- [PROBLEM DESCRIPTION]
Each line from the opening of the listing below through the line that contains "- Die W: 83.2 µm" is to be output exactly as written.

- [SOURCE DATA]
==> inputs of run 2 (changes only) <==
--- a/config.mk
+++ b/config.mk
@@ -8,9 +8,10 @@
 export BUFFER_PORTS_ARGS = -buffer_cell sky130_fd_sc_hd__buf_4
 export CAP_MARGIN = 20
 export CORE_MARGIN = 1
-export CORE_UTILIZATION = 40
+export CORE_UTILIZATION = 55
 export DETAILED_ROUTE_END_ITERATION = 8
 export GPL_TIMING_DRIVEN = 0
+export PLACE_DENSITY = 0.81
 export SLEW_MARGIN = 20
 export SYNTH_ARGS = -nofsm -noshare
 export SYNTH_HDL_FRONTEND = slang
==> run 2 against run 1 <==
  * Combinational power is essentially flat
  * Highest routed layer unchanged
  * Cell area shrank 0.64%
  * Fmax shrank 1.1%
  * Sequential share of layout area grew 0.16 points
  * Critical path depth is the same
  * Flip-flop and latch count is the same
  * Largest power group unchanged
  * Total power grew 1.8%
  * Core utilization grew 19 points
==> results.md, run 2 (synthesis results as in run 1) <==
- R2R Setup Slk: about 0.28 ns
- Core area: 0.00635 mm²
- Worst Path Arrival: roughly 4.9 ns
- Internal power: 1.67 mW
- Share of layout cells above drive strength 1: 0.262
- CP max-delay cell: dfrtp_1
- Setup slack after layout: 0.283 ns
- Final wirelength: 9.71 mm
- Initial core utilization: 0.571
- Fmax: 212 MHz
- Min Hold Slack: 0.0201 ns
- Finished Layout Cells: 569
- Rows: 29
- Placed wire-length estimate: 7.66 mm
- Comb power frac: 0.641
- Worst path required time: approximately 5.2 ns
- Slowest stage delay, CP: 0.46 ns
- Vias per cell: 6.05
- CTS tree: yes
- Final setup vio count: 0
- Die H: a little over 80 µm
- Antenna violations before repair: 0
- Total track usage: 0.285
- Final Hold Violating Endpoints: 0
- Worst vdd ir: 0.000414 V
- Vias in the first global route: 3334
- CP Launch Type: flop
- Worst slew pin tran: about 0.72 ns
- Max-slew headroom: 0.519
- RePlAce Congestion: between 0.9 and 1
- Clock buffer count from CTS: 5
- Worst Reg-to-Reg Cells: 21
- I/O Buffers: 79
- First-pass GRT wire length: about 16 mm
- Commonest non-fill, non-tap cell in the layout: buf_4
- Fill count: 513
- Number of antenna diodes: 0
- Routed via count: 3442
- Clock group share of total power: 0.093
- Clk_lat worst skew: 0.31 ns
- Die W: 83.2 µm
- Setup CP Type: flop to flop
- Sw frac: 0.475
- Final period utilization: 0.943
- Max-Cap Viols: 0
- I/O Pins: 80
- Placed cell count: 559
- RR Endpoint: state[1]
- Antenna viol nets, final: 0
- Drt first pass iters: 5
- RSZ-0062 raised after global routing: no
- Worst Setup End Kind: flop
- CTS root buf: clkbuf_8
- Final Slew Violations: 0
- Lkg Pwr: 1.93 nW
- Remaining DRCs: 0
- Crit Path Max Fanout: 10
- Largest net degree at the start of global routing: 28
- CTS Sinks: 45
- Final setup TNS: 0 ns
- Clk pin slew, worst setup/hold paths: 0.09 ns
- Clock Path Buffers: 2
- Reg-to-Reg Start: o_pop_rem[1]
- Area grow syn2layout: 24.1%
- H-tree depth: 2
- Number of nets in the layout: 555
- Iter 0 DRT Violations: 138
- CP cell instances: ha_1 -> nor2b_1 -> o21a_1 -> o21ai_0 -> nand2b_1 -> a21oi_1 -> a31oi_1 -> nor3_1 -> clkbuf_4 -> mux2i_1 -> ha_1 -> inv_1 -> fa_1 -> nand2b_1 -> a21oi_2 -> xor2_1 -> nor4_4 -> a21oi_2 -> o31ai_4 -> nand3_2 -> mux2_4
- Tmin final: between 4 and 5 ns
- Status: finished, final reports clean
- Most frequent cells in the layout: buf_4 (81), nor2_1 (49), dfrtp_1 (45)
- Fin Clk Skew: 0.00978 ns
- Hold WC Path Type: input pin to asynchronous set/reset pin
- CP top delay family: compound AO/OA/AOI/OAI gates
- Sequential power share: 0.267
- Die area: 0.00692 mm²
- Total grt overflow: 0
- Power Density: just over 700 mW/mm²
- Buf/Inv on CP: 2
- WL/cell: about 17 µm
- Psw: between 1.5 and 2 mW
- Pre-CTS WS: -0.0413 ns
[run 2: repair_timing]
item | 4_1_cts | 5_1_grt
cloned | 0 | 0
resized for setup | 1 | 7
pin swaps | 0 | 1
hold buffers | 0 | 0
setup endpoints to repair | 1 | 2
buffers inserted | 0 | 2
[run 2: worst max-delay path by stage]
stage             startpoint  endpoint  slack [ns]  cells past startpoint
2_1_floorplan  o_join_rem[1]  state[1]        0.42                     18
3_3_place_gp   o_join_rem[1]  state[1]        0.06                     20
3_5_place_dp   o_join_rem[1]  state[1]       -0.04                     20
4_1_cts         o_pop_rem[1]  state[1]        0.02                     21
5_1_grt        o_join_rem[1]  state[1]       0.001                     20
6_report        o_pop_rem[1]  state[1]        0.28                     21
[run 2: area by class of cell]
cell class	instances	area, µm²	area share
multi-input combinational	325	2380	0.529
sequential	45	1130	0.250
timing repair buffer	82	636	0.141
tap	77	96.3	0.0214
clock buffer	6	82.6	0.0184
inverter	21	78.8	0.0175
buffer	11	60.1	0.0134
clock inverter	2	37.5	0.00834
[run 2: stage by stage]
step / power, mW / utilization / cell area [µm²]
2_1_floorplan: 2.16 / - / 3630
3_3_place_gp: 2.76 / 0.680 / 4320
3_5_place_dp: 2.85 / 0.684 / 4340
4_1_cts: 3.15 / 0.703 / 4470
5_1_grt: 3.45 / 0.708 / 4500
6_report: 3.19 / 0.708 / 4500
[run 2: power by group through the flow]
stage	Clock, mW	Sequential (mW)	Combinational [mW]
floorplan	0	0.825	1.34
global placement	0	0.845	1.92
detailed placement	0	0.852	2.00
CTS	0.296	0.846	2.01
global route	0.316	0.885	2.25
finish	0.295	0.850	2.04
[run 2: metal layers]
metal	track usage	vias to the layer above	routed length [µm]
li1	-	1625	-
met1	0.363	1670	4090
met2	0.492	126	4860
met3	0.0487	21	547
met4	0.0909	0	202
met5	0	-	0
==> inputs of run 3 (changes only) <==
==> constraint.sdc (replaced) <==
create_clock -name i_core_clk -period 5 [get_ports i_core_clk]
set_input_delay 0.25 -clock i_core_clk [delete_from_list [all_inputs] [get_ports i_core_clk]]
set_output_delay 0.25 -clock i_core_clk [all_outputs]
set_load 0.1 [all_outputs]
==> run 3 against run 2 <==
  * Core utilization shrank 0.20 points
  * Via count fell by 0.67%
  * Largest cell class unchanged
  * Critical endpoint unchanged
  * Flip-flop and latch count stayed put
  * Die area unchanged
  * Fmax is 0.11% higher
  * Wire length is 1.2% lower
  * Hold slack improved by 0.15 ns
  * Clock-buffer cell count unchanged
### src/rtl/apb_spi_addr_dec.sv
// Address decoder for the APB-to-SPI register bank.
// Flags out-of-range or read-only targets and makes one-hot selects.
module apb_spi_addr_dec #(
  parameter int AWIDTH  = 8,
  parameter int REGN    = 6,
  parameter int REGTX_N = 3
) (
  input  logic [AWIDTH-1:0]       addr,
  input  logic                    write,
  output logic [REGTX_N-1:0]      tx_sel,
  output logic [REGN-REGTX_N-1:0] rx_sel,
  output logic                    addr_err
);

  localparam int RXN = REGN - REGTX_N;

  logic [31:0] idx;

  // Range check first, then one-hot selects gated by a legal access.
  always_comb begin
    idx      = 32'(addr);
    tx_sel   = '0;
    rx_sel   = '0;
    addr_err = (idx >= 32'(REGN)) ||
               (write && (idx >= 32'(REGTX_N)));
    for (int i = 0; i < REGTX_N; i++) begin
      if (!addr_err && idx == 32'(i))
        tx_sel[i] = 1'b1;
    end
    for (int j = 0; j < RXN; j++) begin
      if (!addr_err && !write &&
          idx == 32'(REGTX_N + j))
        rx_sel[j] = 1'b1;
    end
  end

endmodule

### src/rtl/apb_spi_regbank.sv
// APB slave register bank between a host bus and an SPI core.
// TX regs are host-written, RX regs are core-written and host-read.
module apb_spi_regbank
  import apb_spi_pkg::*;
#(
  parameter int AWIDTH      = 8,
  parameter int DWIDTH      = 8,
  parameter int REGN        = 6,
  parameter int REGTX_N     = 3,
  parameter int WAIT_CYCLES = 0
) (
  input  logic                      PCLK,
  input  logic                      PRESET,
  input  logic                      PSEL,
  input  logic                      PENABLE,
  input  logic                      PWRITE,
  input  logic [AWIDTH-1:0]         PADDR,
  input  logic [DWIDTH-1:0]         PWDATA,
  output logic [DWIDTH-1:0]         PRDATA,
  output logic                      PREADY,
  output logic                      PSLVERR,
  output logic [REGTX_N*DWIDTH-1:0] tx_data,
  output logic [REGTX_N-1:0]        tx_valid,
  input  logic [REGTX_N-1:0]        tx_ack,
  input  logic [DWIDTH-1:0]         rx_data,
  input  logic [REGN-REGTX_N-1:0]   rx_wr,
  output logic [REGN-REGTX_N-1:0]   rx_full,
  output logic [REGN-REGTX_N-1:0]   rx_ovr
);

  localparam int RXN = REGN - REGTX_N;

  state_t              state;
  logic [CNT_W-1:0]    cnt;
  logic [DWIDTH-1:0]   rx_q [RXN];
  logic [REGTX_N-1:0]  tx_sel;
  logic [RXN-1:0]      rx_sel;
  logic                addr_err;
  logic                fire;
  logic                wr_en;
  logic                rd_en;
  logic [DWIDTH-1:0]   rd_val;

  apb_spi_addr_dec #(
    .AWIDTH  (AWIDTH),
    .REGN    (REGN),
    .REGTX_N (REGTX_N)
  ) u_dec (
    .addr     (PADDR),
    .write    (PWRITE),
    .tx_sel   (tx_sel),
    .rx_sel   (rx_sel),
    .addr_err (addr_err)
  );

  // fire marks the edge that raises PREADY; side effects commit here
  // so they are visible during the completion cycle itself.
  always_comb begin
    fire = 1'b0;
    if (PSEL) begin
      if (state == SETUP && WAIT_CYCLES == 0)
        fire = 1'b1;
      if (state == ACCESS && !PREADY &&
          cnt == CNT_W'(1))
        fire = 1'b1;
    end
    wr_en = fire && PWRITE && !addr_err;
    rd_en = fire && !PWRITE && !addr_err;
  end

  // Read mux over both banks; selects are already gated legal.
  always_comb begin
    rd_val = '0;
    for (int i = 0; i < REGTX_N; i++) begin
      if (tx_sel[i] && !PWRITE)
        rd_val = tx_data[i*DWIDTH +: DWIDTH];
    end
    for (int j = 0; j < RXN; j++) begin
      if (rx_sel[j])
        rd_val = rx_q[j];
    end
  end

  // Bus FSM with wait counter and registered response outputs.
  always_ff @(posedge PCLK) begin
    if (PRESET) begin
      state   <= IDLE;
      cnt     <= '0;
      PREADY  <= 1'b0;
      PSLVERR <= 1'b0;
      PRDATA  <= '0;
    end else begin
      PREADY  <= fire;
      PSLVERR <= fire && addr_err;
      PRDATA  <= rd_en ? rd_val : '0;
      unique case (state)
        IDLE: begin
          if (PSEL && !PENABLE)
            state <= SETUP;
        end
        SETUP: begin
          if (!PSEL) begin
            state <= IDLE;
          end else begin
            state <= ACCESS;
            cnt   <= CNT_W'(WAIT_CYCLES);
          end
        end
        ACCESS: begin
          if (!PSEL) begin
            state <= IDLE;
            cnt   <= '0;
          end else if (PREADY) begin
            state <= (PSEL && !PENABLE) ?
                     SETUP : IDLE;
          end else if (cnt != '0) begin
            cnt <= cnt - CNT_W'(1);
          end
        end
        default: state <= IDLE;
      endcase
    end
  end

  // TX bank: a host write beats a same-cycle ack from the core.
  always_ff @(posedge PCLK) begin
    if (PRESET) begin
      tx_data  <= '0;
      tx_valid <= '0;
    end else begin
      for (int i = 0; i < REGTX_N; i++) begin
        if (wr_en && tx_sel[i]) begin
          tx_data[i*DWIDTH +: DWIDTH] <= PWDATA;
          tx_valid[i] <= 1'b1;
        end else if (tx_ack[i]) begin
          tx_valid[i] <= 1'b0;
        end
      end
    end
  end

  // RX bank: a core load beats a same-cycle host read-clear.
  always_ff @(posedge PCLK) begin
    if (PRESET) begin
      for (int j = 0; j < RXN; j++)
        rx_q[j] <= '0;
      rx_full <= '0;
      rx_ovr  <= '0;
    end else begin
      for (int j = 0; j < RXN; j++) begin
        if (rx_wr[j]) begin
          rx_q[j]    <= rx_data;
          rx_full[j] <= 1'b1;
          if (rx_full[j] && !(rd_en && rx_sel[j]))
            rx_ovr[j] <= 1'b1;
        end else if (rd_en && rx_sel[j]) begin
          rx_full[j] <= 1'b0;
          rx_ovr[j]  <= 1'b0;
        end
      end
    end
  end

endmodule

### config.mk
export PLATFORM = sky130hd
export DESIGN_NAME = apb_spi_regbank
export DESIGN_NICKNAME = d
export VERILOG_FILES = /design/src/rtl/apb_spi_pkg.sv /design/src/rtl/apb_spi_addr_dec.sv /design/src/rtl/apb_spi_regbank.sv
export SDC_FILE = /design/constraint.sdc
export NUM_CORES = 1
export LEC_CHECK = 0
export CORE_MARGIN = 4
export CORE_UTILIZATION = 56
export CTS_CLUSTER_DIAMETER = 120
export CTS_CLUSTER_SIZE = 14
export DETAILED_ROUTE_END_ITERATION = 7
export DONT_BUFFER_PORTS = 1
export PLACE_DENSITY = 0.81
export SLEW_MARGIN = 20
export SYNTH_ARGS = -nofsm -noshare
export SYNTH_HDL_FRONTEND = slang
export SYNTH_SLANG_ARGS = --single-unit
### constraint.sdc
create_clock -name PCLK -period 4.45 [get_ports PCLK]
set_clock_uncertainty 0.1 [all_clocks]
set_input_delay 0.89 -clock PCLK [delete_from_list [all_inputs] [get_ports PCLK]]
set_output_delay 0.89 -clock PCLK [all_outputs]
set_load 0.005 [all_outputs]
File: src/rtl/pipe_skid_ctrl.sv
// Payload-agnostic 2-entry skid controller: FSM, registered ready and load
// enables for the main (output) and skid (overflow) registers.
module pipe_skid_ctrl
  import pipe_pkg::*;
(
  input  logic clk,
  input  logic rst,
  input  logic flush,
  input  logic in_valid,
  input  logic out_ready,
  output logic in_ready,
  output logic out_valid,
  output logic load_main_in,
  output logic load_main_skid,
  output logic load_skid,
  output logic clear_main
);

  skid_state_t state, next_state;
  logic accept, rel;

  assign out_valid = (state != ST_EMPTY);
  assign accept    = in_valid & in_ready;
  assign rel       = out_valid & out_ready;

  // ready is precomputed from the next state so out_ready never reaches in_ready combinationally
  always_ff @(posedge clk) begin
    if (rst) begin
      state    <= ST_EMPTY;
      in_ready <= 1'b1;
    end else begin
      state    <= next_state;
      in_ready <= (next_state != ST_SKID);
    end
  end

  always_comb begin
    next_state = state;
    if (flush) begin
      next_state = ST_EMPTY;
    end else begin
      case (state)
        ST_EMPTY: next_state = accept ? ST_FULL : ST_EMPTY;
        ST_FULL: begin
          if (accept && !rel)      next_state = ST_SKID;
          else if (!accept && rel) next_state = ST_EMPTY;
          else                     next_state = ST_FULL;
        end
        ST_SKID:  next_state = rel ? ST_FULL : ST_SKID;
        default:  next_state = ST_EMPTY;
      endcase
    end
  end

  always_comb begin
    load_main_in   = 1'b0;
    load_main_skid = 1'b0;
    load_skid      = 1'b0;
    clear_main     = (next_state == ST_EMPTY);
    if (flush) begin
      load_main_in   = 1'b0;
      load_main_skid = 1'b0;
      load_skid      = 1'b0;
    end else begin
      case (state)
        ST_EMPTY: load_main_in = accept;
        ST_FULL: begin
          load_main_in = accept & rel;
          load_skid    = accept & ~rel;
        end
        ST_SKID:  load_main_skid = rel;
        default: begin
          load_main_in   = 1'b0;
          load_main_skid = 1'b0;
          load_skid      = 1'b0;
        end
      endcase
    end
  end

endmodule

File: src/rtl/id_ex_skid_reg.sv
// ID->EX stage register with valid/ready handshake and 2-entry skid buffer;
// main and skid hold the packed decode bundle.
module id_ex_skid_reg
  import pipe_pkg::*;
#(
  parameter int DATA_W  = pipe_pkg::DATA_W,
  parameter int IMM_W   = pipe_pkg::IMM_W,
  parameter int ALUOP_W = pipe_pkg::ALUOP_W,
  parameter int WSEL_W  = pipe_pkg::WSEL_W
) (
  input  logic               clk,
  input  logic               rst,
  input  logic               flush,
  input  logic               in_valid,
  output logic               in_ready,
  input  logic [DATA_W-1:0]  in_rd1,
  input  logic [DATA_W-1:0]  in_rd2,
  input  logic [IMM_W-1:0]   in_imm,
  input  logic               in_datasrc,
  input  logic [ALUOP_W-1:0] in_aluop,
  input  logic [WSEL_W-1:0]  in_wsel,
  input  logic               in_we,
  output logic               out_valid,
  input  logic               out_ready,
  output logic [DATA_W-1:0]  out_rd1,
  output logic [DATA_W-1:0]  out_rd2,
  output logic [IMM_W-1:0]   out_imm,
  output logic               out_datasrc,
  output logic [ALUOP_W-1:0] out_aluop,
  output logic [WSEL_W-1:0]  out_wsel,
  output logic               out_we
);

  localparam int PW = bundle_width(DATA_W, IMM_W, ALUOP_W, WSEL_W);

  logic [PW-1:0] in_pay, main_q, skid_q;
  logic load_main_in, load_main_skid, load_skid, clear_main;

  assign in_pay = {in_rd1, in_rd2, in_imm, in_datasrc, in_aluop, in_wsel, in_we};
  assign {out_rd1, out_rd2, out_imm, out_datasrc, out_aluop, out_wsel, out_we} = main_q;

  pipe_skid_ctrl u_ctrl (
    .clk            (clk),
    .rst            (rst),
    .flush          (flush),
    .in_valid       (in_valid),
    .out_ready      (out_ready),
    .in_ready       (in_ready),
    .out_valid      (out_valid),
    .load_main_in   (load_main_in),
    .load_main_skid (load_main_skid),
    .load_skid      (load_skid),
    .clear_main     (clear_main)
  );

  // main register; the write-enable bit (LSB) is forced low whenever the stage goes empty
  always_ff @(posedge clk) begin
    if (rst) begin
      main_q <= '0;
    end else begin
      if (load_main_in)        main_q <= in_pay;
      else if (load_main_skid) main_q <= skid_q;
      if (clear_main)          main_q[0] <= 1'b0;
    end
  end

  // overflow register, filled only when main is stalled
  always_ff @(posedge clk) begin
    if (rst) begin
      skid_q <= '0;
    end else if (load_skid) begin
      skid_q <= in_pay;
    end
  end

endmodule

- [TASK SOLUTION]
==> inputs of run 2 (changes only) <==
--- a/config.mk
+++ b/config.mk
@@ -8,9 +8,10 @@
 export BUFFER_PORTS_ARGS = -buffer_cell sky130_fd_sc_hd__buf_4
 export CAP_MARGIN = 20
 export CORE_MARGIN = 1
-export CORE_UTILIZATION = 40
+export CORE_UTILIZATION = 55
 export DETAILED_ROUTE_END_ITERATION = 8
 export GPL_TIMING_DRIVEN = 0
+export PLACE_DENSITY = 0.81
 export SLEW_MARGIN = 20
 export SYNTH_ARGS = -nofsm -noshare
 export SYNTH_HDL_FRONTEND = slang
==> run 2 against run 1 <==
  * Combinational power is essentially flat
  * Highest routed layer unchanged
  * Cell area shrank 0.64%
  * Fmax shrank 1.1%
  * Sequential share of layout area grew 0.16 points
  * Critical path depth is the same
  * Flip-flop and latch count is the same
  * Largest power group unchanged
  * Total power grew 1.8%
  * Core utilization grew 19 points
==> results.md, run 2 (synthesis results as in run 1) <==
- R2R Setup Slk: about 0.28 ns
- Core area: 0.00635 mm²
- Worst Path Arrival: roughly 4.9 ns
- Internal power: 1.67 mW
- Share of layout cells above drive strength 1: 0.262
- CP max-delay cell: dfrtp_1
- Setup slack after layout: 0.283 ns
- Final wirelength: 9.71 mm
- Initial core utilization: 0.571
- Fmax: 212 MHz
- Min Hold Slack: 0.0201 ns
- Finished Layout Cells: 569
- Rows: 29
- Placed wire-length estimate: 7.66 mm
- Comb power frac: 0.641
- Worst path required time: approximately 5.2 ns
- Slowest stage delay, CP: 0.46 ns
- Vias per cell: 6.05
- CTS tree: yes
- Final setup vio count: 0
- Die H: a little over 80 µm
- Antenna violations before repair: 0
- Total track usage: 0.285
- Final Hold Violating Endpoints: 0
- Worst vdd ir: 0.000414 V
- Vias in the first global route: 3334
- CP Launch Type: flop
- Worst slew pin tran: about 0.72 ns
- Max-slew headroom: 0.519
- RePlAce Congestion: between 0.9 and 1
- Clock buffer count from CTS: 5
- Worst Reg-to-Reg Cells: 21
- I/O Buffers: 79
- First-pass GRT wire length: about 16 mm
- Commonest non-fill, non-tap cell in the layout: buf_4
- Fill count: 513
- Number of antenna diodes: 0
- Routed via count: 3442
- Clock group share of total power: 0.093
- Clk_lat worst skew: 0.31 ns
- Die W: 83.2 µm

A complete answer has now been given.